Stored data:
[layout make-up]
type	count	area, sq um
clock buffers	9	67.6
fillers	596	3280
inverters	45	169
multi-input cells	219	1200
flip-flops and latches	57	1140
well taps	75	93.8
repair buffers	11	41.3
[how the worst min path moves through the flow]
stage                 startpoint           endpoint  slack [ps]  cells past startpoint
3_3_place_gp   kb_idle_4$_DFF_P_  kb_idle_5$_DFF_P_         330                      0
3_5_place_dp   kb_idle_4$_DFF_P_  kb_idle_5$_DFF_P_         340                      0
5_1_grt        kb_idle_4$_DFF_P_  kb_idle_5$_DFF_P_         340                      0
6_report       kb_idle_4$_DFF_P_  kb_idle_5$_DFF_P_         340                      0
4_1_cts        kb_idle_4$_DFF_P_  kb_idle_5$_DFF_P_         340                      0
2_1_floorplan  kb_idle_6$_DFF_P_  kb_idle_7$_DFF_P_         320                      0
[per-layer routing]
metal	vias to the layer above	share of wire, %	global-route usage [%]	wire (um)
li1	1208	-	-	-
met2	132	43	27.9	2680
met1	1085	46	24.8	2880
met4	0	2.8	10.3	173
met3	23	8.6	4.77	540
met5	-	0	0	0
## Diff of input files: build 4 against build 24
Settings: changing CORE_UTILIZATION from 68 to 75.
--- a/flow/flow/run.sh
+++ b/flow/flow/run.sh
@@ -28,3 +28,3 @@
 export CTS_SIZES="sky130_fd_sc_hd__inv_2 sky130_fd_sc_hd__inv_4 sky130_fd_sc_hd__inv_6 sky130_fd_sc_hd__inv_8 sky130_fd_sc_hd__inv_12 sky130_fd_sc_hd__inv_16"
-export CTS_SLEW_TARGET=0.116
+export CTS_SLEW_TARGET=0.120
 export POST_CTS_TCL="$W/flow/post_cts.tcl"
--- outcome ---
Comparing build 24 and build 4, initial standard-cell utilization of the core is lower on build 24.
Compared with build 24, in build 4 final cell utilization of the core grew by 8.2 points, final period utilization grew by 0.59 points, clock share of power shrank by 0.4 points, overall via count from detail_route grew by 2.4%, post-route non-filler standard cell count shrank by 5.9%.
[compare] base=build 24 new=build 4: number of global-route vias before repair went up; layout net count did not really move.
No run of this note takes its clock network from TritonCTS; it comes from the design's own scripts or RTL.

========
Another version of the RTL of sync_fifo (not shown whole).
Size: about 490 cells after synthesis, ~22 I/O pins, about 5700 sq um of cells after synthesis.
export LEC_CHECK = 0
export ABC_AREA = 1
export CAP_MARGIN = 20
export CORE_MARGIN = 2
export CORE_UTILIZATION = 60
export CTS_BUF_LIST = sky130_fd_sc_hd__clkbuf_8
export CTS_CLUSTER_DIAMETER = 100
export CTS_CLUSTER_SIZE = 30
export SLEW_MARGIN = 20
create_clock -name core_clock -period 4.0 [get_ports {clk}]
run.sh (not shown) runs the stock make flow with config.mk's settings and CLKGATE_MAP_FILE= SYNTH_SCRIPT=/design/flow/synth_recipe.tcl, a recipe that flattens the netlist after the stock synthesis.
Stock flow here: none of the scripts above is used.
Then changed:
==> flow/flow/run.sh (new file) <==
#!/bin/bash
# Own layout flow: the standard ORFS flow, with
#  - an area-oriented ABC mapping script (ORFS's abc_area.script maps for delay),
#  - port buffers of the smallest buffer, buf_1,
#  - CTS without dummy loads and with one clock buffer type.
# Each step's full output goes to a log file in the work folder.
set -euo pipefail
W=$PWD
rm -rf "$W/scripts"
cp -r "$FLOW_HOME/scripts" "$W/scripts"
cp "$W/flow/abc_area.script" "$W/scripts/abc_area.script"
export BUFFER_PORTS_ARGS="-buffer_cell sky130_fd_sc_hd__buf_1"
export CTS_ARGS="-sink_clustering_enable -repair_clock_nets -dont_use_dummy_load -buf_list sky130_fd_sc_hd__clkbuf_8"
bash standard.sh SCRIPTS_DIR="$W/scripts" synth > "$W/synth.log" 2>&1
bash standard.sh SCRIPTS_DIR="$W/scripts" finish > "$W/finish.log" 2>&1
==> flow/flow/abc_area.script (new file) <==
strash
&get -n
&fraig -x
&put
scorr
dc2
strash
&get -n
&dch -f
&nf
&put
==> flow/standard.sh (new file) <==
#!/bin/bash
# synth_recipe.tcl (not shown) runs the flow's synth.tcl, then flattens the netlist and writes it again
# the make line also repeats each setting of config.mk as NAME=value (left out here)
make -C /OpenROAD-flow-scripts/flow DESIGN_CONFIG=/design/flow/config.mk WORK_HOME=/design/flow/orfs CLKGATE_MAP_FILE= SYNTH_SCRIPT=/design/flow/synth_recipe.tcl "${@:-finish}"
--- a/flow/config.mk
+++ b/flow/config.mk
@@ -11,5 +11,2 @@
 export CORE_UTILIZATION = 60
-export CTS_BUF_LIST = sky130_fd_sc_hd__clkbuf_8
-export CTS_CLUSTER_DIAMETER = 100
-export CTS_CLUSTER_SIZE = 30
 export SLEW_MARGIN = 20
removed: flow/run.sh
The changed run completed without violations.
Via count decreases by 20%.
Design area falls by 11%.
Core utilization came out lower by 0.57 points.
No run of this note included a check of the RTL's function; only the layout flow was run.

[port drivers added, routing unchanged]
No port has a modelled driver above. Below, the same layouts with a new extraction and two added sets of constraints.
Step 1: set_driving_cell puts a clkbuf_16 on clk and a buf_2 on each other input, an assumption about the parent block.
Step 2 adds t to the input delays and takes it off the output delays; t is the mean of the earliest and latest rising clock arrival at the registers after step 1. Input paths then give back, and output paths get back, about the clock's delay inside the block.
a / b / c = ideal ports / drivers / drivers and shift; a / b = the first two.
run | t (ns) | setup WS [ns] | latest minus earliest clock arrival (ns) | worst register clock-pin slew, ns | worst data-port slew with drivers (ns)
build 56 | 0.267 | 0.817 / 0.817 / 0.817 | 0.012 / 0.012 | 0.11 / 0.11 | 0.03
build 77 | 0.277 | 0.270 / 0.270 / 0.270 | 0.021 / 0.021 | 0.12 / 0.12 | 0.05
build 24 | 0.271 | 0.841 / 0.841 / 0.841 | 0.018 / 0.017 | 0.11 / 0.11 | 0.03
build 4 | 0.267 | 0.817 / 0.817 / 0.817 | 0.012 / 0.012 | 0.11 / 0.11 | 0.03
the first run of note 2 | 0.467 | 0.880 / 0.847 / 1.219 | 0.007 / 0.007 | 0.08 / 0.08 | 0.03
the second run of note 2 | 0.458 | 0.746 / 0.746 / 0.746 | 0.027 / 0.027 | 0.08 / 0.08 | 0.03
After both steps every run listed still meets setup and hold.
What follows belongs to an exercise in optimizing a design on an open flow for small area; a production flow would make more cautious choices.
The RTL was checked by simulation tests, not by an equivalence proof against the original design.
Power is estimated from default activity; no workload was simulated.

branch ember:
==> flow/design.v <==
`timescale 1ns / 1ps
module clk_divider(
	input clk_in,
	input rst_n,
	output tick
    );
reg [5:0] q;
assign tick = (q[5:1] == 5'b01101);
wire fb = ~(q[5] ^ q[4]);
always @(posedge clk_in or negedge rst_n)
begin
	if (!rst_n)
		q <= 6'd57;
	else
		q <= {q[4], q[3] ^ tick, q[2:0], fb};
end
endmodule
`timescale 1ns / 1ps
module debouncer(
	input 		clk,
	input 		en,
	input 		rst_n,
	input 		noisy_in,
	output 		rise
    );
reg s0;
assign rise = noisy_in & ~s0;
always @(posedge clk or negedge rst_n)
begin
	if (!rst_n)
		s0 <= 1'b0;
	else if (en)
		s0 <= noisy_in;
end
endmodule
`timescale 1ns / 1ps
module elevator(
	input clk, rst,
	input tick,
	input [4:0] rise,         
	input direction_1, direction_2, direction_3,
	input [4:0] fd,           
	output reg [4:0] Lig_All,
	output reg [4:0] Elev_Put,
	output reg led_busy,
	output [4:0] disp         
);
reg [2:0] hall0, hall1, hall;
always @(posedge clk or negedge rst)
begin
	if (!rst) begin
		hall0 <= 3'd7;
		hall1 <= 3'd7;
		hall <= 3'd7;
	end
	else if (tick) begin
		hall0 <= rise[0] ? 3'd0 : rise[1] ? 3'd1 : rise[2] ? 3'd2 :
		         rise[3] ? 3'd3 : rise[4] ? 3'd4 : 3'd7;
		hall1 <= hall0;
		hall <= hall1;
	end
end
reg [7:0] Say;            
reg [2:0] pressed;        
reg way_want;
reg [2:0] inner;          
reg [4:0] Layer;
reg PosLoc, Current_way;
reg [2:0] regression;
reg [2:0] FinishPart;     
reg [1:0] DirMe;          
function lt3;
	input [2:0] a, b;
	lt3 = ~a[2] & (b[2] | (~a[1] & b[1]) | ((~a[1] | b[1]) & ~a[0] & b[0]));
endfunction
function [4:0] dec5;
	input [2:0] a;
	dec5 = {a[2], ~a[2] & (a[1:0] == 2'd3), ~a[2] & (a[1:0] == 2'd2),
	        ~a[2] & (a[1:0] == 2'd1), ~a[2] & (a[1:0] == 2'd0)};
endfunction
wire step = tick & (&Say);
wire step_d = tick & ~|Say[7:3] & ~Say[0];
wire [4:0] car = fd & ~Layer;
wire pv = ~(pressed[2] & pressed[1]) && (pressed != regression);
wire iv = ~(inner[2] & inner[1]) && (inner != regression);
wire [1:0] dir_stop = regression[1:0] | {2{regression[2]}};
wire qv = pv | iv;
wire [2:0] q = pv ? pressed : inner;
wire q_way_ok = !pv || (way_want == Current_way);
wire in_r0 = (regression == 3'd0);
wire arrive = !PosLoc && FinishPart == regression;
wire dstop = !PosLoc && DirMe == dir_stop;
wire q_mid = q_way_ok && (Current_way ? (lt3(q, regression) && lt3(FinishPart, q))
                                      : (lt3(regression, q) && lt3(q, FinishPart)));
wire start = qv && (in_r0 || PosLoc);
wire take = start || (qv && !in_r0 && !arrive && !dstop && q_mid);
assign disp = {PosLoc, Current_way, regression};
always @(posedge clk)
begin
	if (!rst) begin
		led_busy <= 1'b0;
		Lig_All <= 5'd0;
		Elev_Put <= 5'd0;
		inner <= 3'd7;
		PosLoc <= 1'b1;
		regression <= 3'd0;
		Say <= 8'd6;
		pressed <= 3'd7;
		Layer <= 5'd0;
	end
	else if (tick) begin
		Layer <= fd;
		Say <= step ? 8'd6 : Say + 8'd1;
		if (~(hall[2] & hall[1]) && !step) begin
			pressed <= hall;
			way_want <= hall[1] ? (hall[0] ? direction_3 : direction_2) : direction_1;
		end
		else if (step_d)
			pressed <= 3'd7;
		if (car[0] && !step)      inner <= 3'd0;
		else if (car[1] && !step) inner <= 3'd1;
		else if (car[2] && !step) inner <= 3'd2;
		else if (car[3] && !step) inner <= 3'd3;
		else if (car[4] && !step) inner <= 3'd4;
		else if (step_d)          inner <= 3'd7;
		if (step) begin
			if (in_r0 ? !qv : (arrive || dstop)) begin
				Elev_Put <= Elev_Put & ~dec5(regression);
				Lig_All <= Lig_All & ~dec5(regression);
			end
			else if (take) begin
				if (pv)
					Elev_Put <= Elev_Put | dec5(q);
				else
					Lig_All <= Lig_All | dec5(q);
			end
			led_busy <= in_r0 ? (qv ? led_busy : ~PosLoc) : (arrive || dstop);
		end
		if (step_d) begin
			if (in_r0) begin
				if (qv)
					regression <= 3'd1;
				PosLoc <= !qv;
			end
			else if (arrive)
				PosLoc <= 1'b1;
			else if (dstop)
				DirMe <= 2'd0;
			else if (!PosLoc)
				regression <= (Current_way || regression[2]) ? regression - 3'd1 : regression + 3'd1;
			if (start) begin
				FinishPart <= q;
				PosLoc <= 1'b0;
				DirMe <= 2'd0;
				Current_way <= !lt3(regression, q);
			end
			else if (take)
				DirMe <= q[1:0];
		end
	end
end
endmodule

» REQUIRED ACTION:
Whenever a line of the records holds the string "netlist", pick it out and copy it.

» REPLY TO THE EXERCISE:
run.sh (not shown) runs the stock make flow with config.mk's settings and CLKGATE_MAP_FILE= SYNTH_SCRIPT=/design/flow/synth_recipe.tcl, a recipe that flattens the netlist after the stock synthesis.
# synth_recipe.tcl (not shown) runs the flow's synth.tcl, then flattens the netlist and writes it again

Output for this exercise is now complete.